Work required: Please return all lines of the data below containing the string "always".

Extracted entries:

┌──

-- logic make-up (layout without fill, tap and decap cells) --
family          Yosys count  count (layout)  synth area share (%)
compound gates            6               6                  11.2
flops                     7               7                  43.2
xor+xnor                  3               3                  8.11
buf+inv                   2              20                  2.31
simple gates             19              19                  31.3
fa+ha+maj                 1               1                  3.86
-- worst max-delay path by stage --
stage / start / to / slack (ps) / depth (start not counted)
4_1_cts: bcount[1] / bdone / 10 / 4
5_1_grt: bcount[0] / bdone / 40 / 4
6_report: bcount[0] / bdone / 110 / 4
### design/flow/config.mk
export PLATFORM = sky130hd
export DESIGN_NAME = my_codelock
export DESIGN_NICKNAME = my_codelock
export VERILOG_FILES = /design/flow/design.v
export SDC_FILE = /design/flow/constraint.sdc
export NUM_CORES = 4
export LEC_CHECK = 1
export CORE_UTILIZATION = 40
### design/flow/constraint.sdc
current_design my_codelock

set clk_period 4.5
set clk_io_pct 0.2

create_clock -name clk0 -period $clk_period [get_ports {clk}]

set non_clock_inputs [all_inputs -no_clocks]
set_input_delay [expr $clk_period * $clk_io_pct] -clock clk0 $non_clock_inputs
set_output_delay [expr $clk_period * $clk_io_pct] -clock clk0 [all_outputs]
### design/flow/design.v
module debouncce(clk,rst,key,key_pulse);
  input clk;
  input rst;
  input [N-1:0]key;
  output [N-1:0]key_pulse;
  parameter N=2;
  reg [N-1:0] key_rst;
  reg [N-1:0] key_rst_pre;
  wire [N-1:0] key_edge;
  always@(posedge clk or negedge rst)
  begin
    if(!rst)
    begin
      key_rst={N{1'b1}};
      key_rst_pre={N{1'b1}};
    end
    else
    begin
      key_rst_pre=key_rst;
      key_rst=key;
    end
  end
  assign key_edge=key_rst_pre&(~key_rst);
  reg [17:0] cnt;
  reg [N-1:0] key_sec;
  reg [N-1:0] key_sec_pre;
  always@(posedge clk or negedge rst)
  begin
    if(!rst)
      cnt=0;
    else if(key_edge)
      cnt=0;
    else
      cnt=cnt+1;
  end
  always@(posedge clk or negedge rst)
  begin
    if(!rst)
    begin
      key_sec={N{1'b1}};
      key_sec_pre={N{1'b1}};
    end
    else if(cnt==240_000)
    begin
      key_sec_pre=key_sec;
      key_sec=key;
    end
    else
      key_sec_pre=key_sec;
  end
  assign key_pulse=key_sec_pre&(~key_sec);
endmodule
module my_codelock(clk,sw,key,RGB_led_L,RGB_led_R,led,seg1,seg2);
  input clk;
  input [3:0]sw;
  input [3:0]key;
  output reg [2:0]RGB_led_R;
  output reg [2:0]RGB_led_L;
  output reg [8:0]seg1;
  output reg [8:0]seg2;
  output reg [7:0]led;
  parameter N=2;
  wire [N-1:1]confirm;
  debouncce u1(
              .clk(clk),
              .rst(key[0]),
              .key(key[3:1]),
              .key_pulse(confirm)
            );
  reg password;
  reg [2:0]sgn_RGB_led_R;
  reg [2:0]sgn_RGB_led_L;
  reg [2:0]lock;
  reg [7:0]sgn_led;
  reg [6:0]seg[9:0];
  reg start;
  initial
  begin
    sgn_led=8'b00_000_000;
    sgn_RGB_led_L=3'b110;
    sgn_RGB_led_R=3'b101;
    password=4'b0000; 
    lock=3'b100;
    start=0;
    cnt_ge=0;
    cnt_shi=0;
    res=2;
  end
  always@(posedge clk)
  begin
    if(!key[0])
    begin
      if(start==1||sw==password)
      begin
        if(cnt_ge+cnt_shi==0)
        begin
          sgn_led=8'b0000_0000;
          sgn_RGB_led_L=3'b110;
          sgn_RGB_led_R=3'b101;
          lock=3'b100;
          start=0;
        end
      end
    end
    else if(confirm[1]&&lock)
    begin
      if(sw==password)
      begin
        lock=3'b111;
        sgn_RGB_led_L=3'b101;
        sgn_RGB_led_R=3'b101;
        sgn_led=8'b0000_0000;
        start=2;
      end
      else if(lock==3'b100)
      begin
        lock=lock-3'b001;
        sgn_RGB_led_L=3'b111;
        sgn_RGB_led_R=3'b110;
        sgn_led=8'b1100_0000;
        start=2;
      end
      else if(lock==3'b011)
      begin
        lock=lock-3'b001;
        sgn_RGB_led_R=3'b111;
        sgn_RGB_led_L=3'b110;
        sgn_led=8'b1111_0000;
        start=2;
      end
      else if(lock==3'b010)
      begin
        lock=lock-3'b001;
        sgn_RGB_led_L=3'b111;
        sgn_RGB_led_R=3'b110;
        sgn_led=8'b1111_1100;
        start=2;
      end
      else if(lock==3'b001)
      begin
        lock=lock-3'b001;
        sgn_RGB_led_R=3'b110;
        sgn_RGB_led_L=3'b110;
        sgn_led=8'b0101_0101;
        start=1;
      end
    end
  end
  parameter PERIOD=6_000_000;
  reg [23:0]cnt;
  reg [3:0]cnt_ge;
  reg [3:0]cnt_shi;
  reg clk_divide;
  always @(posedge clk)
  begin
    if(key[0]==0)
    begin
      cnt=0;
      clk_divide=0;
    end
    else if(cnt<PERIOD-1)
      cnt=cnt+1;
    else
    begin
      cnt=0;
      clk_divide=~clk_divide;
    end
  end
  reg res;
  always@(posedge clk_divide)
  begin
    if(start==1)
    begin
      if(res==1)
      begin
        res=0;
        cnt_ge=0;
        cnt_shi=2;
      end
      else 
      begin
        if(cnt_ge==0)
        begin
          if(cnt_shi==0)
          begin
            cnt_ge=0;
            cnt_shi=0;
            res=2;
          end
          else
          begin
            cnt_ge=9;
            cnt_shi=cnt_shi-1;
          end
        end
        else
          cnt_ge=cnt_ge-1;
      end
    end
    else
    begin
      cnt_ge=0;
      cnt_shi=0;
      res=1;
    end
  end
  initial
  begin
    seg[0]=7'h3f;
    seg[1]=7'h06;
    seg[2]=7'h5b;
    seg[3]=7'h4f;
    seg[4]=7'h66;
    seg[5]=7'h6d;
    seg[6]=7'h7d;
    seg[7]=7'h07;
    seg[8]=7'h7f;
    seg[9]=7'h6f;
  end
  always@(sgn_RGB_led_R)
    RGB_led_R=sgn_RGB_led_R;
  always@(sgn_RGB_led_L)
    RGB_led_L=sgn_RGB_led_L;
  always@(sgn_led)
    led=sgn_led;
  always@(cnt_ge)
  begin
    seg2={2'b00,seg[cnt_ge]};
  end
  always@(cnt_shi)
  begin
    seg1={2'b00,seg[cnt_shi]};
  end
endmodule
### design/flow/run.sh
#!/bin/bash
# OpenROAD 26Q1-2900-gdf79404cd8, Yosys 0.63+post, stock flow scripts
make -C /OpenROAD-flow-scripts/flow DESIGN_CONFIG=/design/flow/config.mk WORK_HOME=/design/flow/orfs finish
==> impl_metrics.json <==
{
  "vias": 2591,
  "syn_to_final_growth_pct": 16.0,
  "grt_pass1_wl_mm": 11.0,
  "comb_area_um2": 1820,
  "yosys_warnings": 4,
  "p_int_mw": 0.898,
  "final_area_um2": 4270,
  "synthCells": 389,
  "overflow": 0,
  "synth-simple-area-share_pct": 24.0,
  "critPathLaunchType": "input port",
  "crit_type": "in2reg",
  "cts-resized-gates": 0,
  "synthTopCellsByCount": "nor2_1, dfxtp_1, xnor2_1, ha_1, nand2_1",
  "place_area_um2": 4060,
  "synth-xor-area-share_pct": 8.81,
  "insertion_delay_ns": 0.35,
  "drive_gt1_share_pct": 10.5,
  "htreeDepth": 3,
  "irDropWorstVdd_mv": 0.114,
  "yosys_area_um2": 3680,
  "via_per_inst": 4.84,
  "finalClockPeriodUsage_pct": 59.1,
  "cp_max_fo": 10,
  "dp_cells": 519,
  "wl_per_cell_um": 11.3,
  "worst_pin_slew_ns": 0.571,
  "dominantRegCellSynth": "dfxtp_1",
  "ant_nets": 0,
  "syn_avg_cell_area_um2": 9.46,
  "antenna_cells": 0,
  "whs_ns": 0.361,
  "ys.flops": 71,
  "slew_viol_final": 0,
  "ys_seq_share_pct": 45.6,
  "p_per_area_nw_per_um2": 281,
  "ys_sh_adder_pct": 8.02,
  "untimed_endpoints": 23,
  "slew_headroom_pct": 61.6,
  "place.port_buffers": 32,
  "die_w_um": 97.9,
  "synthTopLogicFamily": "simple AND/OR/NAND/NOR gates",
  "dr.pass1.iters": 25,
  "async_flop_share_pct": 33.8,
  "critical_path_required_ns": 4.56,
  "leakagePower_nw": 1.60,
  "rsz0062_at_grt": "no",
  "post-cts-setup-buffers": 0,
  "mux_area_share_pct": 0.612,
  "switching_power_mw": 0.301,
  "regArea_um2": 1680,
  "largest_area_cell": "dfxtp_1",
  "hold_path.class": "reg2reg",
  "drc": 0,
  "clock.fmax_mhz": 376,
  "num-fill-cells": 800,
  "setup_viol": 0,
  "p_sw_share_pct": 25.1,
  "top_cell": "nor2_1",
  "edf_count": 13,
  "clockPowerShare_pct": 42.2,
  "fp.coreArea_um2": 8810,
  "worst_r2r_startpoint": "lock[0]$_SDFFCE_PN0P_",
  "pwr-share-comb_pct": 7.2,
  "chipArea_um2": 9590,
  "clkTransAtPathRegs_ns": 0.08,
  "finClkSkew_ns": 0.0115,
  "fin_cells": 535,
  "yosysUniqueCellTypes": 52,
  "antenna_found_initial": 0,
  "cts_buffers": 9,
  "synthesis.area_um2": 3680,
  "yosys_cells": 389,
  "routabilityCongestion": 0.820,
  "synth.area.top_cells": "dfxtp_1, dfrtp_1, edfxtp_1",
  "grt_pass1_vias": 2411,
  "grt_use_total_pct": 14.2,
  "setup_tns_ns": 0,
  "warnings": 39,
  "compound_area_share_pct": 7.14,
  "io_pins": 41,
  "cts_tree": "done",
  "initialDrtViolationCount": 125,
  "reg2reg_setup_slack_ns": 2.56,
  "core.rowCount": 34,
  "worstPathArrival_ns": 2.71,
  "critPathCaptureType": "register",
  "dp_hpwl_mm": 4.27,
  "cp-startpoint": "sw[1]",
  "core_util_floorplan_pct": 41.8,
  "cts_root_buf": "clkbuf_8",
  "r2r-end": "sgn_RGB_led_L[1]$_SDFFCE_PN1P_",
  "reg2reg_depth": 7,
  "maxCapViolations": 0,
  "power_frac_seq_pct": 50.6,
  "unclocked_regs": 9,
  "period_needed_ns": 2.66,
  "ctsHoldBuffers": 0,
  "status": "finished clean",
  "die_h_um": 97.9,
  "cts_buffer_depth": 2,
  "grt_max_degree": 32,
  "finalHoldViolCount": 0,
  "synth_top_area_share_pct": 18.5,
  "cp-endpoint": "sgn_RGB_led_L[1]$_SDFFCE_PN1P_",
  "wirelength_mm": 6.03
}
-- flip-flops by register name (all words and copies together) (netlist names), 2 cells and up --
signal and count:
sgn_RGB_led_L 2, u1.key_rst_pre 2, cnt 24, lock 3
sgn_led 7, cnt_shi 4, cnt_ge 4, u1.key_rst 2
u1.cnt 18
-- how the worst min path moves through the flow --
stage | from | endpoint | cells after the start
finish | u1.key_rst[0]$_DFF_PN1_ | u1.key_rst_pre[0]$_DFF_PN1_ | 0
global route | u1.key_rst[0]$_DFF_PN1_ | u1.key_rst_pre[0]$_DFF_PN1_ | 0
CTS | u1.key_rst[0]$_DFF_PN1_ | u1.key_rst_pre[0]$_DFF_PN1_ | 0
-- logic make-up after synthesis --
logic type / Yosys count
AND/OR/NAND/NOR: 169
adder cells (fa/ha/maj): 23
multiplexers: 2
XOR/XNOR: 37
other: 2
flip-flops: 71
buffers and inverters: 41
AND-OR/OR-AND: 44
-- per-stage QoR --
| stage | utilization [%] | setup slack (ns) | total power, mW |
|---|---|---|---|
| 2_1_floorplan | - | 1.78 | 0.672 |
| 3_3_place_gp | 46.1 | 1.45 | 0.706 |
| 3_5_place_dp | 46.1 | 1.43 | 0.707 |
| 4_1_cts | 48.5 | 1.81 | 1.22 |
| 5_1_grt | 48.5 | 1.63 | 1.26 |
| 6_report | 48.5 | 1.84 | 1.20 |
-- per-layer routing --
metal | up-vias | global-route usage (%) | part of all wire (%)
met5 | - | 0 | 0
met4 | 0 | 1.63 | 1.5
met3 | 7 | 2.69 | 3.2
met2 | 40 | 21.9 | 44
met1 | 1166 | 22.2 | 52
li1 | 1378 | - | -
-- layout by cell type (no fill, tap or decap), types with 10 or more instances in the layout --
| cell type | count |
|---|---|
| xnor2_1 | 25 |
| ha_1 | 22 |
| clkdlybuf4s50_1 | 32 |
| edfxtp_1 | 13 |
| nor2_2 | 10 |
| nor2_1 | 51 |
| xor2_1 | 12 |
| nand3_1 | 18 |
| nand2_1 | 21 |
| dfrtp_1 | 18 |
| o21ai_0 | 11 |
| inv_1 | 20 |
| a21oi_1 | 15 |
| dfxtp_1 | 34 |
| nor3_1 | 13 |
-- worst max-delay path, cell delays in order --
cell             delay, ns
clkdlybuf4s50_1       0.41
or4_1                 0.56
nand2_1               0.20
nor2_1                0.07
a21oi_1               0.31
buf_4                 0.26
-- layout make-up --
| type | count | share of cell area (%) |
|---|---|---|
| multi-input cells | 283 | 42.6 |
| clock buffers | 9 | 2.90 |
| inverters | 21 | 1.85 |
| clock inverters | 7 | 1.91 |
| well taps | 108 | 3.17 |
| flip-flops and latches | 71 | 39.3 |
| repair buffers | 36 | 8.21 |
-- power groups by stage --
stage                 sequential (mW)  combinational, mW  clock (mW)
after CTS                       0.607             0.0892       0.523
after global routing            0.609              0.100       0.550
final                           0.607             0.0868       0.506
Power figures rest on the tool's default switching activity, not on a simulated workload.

└──

Written response:
  always@(posedge clk or negedge rst)
  always@(posedge clk or negedge rst)
  always@(posedge clk or negedge rst)
  always@(posedge clk)
  always @(posedge clk)
  always@(posedge clk_divide)
  always@(sgn_RGB_led_R)
  always@(sgn_RGB_led_L)
  always@(sgn_led)
  always@(cnt_ge)
  always@(cnt_shi)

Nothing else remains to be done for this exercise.